*** Begin section ***

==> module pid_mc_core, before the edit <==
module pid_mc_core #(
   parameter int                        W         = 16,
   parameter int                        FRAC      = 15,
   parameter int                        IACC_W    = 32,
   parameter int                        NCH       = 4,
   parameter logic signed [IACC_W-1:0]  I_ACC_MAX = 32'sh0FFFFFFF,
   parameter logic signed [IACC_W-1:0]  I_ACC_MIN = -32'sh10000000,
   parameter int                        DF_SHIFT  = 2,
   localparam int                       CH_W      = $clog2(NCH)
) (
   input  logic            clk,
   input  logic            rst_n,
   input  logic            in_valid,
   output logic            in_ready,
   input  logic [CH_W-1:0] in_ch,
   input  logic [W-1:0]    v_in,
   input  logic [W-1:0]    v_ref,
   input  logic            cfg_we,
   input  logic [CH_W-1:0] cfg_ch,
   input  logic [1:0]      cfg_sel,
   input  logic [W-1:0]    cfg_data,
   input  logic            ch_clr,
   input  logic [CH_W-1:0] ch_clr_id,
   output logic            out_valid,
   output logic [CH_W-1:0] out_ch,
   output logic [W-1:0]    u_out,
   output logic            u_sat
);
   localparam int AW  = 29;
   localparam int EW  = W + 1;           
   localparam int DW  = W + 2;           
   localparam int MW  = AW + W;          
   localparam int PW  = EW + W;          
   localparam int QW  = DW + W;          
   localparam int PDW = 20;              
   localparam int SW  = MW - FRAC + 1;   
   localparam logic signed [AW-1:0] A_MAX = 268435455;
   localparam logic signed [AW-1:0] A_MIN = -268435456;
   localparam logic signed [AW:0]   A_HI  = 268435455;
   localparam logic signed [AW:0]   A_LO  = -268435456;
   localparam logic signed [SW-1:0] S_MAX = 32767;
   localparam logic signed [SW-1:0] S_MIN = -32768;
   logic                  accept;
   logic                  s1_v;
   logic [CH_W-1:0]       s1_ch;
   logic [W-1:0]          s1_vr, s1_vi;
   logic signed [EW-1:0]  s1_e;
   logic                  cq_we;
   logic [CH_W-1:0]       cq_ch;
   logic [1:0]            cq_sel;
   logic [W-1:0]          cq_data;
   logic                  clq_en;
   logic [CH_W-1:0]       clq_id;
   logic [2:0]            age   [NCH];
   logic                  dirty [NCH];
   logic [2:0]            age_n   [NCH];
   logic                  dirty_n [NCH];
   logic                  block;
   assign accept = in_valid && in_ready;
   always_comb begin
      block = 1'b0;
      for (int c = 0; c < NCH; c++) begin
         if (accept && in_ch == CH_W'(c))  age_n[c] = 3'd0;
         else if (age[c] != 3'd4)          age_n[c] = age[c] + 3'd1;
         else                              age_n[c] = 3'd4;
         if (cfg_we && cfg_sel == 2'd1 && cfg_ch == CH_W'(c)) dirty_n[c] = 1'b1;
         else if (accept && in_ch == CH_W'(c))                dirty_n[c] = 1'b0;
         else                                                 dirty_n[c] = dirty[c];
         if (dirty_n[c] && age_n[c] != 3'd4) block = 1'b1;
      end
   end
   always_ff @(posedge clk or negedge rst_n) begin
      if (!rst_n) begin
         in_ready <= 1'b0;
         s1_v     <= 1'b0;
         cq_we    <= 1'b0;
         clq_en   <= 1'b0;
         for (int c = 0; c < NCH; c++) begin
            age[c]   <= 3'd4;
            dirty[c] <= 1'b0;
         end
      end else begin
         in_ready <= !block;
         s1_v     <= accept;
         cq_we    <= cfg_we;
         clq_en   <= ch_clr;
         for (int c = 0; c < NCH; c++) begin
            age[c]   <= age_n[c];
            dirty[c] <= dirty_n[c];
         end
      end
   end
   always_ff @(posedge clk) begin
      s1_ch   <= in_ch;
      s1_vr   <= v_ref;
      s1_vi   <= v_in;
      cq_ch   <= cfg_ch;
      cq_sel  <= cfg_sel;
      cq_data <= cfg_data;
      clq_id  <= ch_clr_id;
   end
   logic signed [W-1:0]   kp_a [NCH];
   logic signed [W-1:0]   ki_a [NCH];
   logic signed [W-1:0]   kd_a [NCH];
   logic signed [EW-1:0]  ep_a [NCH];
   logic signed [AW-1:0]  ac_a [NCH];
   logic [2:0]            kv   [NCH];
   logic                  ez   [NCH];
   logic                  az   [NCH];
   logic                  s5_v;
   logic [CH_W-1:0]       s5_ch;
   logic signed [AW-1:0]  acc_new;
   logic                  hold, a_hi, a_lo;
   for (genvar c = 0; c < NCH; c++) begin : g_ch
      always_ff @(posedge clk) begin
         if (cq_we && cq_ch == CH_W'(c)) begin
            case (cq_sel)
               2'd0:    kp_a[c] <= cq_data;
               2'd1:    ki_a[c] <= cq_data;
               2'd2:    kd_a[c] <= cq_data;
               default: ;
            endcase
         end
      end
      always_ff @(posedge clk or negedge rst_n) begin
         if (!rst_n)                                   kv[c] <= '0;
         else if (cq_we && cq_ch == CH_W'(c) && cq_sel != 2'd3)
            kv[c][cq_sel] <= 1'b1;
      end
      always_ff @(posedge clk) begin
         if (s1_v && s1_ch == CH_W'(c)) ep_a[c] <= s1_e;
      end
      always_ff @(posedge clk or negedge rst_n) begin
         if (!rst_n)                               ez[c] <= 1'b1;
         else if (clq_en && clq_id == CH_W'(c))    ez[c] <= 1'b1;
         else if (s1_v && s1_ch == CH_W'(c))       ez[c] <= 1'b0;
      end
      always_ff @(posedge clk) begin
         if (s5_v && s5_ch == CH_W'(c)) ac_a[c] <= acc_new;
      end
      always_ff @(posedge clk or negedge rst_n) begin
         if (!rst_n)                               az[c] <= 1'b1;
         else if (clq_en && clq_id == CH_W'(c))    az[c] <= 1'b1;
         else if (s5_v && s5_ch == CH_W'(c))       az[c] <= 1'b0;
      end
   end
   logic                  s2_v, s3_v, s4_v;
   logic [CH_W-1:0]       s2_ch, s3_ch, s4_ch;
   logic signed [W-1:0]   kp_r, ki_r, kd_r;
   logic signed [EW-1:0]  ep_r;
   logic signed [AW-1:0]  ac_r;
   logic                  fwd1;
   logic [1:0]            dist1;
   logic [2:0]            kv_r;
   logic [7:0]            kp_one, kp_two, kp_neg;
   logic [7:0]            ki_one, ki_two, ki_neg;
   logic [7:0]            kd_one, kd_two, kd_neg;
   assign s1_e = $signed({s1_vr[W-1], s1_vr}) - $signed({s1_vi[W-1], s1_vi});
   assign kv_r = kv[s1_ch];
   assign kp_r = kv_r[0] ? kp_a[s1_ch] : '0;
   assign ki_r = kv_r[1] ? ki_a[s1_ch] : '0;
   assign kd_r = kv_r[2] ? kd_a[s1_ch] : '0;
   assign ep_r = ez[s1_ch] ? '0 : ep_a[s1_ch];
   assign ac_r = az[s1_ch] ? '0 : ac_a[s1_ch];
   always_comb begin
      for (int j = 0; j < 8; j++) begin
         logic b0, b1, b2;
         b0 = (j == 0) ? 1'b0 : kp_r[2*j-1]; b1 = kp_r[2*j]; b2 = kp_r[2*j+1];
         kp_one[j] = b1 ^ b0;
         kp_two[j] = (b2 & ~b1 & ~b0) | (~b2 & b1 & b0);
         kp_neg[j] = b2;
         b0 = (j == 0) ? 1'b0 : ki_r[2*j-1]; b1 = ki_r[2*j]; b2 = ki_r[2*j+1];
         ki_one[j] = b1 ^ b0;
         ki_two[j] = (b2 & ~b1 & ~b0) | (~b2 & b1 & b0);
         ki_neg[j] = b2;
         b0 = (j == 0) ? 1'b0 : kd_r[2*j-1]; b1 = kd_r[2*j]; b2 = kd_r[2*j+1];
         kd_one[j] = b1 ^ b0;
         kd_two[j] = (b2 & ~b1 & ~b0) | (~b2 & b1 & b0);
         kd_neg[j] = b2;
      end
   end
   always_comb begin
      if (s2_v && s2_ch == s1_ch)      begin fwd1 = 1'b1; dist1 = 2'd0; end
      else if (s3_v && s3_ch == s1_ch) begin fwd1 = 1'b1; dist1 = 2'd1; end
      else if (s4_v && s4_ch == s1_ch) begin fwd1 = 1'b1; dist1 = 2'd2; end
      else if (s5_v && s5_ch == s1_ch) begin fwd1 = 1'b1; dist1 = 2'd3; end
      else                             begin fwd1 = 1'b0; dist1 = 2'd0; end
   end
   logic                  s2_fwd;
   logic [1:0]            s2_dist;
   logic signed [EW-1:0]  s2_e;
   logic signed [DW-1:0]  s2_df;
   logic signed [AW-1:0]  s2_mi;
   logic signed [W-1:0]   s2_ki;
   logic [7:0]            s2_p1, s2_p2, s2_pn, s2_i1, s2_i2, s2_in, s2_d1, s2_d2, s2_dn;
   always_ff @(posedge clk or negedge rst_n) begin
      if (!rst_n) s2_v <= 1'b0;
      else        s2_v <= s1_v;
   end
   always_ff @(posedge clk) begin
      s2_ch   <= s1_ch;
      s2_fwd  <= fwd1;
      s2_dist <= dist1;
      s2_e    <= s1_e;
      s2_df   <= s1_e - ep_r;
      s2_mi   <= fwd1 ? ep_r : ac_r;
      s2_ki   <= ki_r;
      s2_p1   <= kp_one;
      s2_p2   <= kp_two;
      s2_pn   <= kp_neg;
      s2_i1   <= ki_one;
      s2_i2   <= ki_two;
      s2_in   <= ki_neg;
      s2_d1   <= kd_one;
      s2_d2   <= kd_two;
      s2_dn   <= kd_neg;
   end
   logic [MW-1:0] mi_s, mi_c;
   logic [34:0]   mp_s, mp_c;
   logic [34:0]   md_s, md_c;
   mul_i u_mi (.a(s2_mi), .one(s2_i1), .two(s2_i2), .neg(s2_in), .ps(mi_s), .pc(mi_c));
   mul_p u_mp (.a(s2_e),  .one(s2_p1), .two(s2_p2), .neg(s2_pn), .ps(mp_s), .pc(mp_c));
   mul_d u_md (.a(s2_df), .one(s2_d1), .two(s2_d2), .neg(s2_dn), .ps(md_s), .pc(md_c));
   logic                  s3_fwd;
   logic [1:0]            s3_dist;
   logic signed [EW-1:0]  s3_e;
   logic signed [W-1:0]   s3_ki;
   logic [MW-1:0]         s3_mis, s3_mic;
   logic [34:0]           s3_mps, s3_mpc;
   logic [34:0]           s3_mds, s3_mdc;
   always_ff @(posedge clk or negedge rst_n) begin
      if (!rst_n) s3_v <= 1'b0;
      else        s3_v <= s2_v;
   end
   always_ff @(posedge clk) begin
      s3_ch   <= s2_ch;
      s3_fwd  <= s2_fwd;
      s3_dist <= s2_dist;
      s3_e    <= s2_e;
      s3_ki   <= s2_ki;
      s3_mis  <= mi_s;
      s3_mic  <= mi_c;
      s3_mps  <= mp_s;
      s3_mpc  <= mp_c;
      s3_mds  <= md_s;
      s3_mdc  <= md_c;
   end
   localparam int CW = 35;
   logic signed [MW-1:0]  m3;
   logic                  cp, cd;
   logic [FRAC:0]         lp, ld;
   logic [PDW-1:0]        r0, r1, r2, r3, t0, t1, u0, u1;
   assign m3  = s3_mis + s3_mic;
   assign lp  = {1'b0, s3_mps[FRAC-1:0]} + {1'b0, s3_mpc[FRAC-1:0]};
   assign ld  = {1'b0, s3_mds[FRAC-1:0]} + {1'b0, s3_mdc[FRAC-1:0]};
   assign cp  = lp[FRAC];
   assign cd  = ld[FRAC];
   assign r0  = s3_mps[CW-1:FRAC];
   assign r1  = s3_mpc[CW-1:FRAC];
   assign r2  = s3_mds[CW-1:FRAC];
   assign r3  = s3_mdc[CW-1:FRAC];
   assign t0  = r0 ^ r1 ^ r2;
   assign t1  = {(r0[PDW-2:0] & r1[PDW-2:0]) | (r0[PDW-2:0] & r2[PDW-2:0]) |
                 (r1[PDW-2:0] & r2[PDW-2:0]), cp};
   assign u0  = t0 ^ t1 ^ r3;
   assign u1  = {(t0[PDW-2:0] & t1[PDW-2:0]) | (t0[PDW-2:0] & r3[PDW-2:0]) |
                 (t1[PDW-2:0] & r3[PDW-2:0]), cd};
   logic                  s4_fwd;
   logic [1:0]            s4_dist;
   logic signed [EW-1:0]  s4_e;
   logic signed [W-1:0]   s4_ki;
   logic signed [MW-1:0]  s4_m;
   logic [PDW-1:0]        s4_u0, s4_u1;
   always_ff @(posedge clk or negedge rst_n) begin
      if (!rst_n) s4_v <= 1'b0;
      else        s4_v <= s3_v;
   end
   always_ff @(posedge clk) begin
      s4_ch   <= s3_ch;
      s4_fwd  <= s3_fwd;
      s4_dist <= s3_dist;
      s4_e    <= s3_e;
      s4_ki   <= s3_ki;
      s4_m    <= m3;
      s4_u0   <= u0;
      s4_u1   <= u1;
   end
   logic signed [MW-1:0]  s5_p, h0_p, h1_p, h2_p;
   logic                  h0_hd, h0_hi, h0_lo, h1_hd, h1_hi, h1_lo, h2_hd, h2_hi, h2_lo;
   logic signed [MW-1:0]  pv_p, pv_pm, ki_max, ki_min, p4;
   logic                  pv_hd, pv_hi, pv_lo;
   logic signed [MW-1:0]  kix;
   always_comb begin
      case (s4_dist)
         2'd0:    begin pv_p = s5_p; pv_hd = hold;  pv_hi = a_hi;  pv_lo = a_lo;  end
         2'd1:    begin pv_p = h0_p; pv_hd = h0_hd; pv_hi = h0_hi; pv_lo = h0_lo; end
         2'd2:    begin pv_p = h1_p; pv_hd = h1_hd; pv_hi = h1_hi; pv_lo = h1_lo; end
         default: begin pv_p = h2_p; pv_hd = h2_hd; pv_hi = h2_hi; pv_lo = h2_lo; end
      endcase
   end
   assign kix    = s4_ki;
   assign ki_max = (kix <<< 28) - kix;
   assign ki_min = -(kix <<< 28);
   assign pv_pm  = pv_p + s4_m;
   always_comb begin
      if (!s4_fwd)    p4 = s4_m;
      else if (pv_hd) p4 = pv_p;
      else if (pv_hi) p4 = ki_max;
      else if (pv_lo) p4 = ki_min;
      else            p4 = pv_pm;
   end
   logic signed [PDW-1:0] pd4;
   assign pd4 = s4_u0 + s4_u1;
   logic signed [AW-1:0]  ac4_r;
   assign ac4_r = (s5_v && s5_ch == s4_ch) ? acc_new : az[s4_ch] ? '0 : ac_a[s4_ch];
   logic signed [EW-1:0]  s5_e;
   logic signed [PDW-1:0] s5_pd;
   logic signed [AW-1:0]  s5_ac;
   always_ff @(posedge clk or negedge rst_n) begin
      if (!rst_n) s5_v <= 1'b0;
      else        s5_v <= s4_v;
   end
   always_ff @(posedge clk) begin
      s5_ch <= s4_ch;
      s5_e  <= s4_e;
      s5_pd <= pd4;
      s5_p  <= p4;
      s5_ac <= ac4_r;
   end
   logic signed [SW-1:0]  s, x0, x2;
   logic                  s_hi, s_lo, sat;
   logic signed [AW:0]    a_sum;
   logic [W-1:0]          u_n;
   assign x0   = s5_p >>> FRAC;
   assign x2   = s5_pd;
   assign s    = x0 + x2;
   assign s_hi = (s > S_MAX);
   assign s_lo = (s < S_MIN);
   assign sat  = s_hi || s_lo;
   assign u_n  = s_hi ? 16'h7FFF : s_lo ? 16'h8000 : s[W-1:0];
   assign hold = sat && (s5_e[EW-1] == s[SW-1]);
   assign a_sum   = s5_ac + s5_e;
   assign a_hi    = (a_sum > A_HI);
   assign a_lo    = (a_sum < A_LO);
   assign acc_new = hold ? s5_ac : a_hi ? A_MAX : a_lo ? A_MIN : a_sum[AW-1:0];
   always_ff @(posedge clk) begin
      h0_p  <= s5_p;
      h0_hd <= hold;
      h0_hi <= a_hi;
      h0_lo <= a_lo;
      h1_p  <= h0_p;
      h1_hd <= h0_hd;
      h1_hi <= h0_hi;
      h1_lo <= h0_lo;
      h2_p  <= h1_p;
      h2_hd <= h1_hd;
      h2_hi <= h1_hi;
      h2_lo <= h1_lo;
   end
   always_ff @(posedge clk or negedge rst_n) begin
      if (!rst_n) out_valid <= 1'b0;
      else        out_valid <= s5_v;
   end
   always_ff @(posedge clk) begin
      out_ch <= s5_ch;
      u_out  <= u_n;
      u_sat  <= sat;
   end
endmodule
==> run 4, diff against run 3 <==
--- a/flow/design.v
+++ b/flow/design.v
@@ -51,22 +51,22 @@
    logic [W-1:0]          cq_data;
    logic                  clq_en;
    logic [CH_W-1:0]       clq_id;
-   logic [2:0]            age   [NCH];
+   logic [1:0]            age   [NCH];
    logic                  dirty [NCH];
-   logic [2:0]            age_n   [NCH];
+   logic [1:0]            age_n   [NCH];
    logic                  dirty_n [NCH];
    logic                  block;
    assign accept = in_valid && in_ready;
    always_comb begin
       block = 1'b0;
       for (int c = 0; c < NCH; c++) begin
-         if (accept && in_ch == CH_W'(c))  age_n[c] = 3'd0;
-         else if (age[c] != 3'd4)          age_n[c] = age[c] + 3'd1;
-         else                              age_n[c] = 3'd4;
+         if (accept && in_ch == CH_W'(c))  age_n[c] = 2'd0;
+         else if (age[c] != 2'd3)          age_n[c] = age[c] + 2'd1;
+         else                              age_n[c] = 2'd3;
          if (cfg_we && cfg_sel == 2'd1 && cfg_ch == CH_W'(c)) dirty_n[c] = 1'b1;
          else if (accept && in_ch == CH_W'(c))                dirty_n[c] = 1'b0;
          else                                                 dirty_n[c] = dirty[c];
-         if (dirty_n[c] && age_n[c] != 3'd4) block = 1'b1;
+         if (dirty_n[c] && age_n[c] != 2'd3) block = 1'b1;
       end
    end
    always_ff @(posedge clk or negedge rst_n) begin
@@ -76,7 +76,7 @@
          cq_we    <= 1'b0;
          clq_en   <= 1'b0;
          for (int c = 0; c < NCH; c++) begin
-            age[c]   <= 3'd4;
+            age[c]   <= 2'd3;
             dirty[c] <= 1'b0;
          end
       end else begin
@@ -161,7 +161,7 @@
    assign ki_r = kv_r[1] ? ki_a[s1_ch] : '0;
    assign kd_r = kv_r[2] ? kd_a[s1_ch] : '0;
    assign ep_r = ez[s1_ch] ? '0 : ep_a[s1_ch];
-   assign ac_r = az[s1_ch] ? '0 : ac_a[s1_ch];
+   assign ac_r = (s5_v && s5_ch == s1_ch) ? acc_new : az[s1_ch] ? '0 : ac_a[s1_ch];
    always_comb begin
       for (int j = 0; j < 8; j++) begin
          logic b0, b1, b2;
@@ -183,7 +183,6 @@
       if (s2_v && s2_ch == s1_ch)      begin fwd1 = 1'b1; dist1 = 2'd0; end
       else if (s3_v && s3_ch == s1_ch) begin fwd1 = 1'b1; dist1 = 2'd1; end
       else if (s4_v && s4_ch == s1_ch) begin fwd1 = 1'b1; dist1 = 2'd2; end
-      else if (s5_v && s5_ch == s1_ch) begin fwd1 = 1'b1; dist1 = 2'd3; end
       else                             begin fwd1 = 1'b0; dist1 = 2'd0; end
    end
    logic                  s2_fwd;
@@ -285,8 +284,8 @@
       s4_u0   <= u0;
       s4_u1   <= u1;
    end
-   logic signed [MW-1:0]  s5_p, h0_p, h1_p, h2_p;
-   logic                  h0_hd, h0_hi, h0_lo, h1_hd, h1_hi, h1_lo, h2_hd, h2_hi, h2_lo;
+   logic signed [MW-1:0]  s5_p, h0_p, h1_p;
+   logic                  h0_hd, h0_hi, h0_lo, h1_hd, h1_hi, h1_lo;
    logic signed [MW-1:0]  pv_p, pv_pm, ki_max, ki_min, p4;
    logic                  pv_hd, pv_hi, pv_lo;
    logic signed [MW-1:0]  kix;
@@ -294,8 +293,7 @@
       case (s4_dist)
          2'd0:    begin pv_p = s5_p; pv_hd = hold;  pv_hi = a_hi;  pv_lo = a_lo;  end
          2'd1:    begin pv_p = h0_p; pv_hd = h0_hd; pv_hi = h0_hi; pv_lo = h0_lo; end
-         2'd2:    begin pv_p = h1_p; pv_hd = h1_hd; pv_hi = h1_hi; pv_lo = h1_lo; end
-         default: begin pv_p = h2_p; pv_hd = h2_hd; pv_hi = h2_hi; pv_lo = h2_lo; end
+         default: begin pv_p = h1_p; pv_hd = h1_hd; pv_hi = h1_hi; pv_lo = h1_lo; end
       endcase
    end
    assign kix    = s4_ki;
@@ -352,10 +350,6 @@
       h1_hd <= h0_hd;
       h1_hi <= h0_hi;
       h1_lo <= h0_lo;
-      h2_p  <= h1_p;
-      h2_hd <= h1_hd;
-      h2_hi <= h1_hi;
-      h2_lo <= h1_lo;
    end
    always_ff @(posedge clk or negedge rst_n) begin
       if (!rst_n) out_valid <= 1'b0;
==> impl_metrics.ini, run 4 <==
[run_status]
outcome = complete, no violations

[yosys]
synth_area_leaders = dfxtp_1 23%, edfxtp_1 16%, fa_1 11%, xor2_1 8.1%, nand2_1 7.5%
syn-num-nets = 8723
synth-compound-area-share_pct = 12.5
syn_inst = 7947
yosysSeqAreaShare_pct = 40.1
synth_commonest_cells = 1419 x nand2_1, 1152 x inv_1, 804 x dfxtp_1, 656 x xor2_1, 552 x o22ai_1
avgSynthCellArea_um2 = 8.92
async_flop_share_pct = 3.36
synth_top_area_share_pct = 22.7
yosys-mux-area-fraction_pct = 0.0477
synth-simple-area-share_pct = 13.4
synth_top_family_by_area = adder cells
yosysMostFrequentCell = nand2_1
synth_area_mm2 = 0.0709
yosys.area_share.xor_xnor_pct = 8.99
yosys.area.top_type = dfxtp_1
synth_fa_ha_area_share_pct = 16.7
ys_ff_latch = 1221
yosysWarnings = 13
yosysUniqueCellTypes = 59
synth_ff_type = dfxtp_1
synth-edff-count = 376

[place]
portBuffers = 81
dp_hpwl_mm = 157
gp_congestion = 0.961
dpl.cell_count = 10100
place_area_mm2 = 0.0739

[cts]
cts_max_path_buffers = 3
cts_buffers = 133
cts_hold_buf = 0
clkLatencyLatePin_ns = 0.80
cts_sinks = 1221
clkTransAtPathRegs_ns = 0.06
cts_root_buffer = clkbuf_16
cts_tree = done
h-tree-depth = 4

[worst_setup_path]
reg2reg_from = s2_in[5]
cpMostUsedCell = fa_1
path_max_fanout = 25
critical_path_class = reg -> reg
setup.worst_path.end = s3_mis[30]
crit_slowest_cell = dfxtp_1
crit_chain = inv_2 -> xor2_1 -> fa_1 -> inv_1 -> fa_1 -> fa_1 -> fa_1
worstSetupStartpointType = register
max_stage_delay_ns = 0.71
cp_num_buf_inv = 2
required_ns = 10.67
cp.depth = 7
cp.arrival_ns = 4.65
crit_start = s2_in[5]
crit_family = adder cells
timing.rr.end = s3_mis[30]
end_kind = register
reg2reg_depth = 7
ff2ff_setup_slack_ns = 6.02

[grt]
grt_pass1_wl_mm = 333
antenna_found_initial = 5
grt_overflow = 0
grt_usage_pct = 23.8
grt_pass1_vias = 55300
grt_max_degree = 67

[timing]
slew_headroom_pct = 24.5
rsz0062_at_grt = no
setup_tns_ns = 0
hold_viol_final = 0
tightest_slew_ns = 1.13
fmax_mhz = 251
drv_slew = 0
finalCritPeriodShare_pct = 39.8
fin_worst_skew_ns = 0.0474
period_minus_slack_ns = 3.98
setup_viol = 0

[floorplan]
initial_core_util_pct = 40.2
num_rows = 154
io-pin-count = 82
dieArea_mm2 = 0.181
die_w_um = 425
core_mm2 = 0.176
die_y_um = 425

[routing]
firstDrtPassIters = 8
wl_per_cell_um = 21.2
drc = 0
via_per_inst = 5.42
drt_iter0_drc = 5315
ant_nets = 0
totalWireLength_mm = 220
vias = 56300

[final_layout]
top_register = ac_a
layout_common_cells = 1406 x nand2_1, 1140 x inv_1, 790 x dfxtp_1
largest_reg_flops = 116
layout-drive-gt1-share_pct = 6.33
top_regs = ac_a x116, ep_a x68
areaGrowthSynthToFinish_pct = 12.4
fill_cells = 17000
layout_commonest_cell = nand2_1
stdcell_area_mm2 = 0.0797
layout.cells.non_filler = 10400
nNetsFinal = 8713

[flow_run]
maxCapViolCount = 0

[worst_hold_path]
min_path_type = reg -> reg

*** End section ***

(Work item): Above this instruction are the records; retype exactly the lines from the one containing "clkLatencyLatePin_ns = 0.80" up to and including the one containing "crit_slowest_cell = dfxtp_1".

(Output of the task):
clkLatencyLatePin_ns = 0.80
cts_sinks = 1221
clkTransAtPathRegs_ns = 0.06
cts_root_buffer = clkbuf_16
cts_tree = done
h-tree-depth = 4

[worst_setup_path]
reg2reg_from = s2_in[5]
cpMostUsedCell = fa_1
path_max_fanout = 25
critical_path_class = reg -> reg
setup.worst_path.end = s3_mis[30]
crit_slowest_cell = dfxtp_1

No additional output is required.